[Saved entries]
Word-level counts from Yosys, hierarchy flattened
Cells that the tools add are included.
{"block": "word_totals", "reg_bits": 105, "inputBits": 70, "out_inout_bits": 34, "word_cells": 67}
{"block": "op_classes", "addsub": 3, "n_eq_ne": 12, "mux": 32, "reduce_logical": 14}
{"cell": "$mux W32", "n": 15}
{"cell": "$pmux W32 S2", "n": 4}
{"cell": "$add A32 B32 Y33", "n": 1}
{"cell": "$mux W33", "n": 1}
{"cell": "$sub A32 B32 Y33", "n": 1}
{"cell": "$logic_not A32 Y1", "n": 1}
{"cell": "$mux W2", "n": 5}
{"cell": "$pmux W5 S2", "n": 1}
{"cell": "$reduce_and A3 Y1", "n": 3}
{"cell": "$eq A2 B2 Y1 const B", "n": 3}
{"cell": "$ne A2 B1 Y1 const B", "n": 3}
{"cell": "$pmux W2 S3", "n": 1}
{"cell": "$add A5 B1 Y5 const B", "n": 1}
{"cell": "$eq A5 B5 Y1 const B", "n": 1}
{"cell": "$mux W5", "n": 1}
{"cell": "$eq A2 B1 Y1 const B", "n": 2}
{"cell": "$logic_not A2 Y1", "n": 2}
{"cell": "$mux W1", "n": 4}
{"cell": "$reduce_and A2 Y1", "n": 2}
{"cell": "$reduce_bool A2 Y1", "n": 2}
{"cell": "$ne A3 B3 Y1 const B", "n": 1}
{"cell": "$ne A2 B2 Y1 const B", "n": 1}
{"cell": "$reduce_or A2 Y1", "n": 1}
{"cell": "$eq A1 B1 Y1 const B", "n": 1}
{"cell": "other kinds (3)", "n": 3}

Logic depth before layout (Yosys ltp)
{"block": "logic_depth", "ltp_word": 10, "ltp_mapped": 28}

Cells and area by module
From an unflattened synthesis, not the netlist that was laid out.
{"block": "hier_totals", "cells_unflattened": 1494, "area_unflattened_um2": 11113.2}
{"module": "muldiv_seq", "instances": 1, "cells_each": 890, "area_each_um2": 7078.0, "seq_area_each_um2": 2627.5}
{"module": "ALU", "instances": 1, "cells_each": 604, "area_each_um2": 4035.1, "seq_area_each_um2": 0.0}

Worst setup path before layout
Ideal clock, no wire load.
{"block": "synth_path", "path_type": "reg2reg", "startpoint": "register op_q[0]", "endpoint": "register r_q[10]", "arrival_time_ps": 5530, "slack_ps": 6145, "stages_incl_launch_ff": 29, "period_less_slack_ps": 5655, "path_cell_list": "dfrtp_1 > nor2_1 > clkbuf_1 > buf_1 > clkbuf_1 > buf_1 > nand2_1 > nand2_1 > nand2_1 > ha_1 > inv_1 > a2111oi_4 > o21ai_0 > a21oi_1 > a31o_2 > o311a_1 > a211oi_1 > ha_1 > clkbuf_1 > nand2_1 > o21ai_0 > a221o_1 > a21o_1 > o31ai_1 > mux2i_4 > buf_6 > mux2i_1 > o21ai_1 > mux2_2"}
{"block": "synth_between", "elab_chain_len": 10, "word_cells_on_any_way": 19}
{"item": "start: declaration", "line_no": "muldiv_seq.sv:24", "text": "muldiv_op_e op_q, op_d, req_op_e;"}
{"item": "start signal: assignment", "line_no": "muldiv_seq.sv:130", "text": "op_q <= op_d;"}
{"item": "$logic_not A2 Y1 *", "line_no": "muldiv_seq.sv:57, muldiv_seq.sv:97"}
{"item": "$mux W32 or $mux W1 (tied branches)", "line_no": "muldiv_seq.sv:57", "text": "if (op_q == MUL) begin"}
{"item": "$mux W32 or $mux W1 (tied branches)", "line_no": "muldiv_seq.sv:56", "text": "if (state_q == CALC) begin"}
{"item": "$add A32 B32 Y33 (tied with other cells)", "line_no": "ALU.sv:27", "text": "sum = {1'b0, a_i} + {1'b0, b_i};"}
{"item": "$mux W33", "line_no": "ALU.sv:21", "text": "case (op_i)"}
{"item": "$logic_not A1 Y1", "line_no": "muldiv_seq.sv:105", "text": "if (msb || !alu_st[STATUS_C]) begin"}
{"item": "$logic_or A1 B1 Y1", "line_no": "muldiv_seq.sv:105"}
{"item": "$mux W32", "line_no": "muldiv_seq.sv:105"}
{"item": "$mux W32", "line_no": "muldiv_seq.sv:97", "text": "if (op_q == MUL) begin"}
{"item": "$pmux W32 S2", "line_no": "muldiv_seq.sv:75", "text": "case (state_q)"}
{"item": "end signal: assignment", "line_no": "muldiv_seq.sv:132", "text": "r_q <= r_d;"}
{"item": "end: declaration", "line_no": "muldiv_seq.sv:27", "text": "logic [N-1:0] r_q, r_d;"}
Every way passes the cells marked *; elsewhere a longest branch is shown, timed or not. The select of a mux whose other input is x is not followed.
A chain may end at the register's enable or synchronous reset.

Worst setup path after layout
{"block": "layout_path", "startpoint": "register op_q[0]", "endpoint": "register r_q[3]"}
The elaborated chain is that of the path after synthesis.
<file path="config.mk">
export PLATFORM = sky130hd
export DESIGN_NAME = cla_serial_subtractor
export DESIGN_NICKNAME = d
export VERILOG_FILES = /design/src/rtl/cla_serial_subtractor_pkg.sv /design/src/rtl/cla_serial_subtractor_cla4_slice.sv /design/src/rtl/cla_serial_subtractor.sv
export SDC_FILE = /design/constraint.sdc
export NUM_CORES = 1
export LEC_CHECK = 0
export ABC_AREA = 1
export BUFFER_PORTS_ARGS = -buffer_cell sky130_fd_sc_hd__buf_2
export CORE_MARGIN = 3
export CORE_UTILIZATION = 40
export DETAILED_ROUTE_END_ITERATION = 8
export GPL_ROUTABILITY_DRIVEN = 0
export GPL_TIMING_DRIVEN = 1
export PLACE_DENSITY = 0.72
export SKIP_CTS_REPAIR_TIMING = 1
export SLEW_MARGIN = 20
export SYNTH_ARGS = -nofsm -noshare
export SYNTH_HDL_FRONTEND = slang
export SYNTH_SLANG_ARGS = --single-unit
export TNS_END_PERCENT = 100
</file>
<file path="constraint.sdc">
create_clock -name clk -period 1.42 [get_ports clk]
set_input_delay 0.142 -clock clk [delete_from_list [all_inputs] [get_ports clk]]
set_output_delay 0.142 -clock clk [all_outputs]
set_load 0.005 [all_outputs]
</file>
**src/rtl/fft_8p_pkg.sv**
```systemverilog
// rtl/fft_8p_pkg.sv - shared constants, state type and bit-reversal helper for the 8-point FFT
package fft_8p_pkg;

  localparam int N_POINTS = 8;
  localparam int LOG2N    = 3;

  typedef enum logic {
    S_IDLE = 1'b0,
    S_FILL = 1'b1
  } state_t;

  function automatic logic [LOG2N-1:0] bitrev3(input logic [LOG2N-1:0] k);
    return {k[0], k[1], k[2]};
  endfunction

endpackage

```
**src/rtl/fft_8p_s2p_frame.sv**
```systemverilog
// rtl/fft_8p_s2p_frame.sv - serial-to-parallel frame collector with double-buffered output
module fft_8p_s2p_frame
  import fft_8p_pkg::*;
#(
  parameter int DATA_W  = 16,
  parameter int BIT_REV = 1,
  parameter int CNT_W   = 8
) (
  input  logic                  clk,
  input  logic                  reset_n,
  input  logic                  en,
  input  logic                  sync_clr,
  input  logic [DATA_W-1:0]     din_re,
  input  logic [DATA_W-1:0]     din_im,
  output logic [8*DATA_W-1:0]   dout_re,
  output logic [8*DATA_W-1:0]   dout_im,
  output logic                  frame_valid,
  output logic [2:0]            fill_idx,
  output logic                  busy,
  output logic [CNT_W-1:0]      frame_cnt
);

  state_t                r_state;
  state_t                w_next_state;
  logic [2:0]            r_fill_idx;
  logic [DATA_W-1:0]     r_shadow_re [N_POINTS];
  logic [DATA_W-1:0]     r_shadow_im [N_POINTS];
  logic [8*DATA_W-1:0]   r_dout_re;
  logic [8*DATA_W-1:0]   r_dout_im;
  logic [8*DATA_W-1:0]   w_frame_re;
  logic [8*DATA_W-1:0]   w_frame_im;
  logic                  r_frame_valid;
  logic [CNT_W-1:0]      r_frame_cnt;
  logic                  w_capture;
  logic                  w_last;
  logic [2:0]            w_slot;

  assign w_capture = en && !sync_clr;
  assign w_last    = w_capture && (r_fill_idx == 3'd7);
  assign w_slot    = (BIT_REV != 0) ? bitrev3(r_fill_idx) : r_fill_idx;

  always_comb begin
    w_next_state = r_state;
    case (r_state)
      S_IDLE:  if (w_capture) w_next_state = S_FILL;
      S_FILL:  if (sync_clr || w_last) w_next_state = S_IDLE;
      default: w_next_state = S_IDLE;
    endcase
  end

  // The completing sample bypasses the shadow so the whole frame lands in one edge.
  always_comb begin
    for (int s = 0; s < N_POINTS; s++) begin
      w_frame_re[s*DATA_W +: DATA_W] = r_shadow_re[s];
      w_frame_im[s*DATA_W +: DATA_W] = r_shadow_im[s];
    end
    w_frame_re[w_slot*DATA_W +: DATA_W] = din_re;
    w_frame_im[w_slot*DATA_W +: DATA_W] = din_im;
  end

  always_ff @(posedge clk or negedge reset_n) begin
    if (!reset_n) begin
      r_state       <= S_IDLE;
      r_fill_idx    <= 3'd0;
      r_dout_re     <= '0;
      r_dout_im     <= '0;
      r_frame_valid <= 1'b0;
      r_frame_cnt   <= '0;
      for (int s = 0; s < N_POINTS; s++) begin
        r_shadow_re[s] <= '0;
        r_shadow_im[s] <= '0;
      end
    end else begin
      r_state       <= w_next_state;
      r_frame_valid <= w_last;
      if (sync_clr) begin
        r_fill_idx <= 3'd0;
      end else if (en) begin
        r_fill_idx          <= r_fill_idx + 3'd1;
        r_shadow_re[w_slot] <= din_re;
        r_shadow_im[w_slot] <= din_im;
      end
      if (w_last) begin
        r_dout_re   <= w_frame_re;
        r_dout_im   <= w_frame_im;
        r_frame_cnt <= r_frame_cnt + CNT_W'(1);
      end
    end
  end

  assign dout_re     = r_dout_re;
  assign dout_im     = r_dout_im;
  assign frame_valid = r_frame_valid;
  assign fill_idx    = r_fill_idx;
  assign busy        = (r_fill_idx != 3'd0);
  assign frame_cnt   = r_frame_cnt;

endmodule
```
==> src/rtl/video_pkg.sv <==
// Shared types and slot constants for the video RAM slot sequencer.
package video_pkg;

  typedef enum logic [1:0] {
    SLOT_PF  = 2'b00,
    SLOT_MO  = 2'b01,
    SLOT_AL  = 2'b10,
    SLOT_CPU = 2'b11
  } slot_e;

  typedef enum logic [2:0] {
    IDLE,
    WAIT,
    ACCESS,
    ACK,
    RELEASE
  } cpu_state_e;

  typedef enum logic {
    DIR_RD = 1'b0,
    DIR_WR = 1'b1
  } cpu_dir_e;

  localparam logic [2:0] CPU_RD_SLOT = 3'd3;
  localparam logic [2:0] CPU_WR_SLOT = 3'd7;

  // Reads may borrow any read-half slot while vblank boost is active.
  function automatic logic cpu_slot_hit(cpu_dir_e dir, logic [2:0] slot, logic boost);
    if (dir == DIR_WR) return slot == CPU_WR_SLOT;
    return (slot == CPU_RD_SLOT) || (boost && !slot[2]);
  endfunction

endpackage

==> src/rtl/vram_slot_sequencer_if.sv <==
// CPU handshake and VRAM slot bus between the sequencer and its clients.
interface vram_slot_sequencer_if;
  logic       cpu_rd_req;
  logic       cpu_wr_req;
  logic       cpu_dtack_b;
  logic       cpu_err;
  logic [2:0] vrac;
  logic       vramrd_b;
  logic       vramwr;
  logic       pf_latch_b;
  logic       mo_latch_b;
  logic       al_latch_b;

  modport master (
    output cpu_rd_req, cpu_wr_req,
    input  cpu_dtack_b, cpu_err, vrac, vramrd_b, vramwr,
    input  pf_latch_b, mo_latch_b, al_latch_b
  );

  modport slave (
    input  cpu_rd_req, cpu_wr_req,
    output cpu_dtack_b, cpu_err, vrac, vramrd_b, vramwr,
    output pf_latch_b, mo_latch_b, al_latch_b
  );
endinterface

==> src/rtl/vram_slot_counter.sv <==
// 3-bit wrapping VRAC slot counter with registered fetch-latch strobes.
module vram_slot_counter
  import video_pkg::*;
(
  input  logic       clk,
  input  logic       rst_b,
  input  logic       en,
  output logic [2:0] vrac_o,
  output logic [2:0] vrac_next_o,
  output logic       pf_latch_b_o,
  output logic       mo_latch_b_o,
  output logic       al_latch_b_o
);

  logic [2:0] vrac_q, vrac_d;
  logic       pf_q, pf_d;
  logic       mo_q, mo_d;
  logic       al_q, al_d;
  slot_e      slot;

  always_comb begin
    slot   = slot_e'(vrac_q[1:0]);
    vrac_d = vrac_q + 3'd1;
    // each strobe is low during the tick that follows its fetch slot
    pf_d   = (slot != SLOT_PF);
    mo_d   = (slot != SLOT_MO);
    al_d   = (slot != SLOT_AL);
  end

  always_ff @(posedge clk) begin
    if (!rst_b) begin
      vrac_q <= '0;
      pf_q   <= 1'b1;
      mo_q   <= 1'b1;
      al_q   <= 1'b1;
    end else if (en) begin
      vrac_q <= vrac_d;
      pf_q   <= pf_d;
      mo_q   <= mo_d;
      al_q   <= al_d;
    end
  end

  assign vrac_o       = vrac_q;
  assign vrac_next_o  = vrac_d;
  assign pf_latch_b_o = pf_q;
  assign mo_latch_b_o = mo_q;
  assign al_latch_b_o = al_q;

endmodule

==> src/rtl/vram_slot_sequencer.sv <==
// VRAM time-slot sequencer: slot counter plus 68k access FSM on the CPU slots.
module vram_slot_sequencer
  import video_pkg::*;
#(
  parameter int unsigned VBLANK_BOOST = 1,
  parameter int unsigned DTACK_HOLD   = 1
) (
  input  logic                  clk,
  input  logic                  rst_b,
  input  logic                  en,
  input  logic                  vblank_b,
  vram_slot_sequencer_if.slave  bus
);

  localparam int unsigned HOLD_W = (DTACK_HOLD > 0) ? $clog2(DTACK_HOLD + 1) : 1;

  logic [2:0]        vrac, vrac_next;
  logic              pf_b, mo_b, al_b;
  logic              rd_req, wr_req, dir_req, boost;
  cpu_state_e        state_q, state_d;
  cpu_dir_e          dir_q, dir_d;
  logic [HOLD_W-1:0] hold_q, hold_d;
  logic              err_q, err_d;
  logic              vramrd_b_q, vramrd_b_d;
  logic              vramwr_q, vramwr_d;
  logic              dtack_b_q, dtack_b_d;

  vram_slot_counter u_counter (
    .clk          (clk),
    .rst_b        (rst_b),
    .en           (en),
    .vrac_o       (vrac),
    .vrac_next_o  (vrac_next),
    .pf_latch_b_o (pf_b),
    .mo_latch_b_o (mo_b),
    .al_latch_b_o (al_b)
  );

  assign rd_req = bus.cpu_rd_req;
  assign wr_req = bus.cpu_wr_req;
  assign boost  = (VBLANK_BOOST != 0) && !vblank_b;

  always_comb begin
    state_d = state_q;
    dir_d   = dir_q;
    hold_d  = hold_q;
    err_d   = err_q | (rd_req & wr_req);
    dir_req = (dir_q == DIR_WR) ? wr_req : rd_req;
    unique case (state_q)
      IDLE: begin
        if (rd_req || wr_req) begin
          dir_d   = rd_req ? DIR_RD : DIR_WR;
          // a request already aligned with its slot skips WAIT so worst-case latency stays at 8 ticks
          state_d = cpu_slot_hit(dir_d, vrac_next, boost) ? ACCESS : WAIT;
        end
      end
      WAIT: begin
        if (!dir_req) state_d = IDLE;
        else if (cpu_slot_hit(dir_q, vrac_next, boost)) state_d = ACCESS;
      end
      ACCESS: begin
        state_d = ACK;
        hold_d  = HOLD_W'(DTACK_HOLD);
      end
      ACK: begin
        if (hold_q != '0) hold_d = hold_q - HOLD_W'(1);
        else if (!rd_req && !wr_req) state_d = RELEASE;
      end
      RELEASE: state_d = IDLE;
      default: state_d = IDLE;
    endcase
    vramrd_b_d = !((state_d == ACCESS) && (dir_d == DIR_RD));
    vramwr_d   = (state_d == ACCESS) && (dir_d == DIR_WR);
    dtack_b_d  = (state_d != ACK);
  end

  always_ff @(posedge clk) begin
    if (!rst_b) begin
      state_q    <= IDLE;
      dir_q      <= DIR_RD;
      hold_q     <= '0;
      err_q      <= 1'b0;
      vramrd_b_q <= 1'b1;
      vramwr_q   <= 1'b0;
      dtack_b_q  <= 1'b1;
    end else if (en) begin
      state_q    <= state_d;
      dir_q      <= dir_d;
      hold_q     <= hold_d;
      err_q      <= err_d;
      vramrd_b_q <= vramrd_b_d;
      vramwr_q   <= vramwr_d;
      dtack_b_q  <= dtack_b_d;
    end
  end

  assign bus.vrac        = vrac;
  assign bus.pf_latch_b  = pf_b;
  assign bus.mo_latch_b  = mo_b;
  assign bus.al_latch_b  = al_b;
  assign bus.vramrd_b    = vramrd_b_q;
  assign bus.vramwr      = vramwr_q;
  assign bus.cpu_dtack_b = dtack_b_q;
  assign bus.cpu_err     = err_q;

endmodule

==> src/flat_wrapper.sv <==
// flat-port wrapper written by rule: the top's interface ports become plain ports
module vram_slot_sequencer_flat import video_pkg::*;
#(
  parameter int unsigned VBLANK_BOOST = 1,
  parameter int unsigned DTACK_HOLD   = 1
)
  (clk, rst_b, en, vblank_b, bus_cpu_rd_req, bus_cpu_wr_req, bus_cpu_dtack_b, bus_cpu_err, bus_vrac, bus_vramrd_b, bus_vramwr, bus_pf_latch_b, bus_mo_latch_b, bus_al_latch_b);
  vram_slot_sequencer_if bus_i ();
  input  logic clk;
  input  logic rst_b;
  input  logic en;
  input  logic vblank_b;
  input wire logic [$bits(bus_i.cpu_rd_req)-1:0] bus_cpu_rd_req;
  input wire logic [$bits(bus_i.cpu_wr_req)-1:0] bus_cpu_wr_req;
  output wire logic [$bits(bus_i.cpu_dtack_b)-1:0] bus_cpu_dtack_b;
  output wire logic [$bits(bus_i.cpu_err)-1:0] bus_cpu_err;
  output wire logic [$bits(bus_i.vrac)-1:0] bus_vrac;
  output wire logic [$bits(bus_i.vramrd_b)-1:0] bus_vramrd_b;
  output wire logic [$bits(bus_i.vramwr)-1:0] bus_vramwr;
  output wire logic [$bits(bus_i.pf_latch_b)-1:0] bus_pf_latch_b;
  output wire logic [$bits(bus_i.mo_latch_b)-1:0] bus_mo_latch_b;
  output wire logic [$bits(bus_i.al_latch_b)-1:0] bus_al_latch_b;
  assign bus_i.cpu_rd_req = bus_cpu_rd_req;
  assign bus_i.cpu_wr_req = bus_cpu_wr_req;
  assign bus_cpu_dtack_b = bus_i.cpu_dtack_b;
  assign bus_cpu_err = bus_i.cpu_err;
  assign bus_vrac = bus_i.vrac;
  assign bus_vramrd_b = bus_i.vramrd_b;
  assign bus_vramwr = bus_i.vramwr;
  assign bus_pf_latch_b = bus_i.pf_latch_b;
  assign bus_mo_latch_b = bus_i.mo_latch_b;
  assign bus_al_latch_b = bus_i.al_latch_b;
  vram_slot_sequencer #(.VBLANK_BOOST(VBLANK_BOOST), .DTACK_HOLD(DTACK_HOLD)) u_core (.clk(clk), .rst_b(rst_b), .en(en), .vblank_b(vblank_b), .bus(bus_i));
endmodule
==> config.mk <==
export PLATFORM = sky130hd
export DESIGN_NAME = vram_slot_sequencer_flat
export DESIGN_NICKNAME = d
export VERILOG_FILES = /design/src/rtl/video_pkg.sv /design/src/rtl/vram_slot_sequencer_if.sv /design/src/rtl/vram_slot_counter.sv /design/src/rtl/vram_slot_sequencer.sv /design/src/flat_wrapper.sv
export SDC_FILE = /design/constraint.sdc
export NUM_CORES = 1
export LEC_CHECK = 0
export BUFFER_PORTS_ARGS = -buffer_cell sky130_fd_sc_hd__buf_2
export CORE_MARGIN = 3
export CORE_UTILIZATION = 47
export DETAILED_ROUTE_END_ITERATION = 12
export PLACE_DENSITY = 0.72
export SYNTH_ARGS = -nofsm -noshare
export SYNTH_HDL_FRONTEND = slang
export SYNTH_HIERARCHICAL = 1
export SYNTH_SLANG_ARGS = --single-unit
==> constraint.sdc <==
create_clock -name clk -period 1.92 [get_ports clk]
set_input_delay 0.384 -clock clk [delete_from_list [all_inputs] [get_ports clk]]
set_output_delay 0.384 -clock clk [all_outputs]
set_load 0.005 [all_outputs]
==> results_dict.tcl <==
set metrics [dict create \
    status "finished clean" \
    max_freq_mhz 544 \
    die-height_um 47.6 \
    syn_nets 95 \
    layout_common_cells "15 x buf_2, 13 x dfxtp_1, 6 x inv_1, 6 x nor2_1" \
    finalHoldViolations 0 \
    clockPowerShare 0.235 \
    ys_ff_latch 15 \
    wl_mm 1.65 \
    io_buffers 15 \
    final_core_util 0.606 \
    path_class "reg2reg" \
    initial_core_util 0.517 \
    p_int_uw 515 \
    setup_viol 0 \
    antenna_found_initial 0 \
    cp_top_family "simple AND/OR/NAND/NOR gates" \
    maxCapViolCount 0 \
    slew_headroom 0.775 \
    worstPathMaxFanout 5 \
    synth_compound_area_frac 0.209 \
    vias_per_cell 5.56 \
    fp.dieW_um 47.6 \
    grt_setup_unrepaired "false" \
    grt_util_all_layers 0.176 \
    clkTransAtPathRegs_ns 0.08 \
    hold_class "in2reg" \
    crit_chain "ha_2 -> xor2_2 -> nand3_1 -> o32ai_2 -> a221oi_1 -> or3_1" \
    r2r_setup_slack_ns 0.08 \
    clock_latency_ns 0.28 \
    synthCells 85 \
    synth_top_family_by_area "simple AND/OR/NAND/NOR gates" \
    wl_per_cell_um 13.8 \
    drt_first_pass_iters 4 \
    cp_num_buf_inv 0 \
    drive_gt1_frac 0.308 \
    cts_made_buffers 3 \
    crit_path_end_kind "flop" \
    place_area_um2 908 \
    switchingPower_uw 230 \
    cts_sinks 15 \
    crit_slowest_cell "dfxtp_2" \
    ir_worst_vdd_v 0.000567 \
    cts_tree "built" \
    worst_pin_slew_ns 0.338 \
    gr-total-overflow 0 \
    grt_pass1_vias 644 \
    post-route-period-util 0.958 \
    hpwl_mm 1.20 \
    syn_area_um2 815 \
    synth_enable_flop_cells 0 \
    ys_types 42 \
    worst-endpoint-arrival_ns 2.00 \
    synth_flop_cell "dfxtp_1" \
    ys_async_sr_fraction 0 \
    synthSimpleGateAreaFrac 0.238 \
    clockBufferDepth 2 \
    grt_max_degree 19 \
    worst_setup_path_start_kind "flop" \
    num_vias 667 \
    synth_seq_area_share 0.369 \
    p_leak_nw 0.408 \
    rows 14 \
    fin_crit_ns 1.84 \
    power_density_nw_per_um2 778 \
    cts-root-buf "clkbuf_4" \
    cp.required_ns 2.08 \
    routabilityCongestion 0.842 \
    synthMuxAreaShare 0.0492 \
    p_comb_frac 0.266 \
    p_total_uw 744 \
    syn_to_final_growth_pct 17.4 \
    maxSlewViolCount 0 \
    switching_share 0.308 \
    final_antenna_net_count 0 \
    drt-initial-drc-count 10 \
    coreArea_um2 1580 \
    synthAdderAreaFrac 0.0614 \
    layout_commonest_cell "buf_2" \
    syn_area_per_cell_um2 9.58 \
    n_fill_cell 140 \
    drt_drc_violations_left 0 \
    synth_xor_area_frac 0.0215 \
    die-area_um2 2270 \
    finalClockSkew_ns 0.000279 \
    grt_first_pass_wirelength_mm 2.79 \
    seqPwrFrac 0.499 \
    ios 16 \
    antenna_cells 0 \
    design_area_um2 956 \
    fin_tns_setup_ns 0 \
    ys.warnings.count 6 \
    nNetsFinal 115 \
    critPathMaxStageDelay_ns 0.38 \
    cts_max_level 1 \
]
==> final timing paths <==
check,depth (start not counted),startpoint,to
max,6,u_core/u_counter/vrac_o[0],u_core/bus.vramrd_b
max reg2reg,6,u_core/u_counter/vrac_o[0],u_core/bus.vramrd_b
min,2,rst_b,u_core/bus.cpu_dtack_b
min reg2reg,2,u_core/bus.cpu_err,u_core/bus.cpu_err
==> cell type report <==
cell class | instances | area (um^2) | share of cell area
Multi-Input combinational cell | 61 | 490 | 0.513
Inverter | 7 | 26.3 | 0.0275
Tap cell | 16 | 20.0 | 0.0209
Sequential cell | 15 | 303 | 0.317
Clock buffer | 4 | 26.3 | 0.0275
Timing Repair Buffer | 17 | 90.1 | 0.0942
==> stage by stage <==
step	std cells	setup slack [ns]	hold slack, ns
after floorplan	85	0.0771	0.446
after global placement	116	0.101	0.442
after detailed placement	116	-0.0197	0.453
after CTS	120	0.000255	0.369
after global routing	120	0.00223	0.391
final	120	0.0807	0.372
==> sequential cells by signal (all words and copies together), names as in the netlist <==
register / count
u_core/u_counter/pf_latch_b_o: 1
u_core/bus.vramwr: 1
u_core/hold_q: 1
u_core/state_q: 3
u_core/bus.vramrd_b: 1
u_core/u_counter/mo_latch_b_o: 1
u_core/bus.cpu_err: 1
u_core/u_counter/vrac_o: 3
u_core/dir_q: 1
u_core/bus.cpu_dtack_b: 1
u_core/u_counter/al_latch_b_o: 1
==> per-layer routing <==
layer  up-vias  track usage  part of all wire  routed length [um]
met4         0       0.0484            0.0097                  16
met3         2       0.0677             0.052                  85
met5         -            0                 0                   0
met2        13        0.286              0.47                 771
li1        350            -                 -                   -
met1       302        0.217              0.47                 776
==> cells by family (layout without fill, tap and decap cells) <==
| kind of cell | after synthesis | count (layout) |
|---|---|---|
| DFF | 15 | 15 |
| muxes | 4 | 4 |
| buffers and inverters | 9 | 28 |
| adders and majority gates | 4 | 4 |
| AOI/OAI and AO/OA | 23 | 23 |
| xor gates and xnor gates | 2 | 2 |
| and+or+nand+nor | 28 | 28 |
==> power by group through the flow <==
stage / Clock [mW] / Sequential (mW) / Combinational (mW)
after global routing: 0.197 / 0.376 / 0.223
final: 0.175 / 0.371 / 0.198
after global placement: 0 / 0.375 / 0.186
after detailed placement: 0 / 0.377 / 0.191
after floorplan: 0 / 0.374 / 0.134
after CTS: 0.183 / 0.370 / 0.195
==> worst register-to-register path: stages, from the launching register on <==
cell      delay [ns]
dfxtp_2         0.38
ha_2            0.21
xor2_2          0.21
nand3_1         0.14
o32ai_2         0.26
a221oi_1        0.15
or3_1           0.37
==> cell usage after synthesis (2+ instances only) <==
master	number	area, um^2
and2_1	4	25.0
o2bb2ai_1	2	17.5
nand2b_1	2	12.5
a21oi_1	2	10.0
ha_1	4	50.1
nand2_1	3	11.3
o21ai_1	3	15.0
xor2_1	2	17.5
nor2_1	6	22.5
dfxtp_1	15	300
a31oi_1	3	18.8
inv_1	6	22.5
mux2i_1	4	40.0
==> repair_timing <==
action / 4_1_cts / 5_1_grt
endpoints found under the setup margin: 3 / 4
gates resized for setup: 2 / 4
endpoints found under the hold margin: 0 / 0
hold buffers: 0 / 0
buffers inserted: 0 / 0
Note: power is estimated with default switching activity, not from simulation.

WORK REQUIRED →
Filter the entries above and copy only the lines that hold "pmux".

WRITTEN RESPONSE →
{"cell": "$pmux W32 S2", "n": 4}
{"cell": "$pmux W5 S2", "n": 1}
{"cell": "$pmux W2 S3", "n": 1}
{"item": "$pmux W32 S2", "line_no": "muldiv_seq.sv:75", "text": "case (state_q)"}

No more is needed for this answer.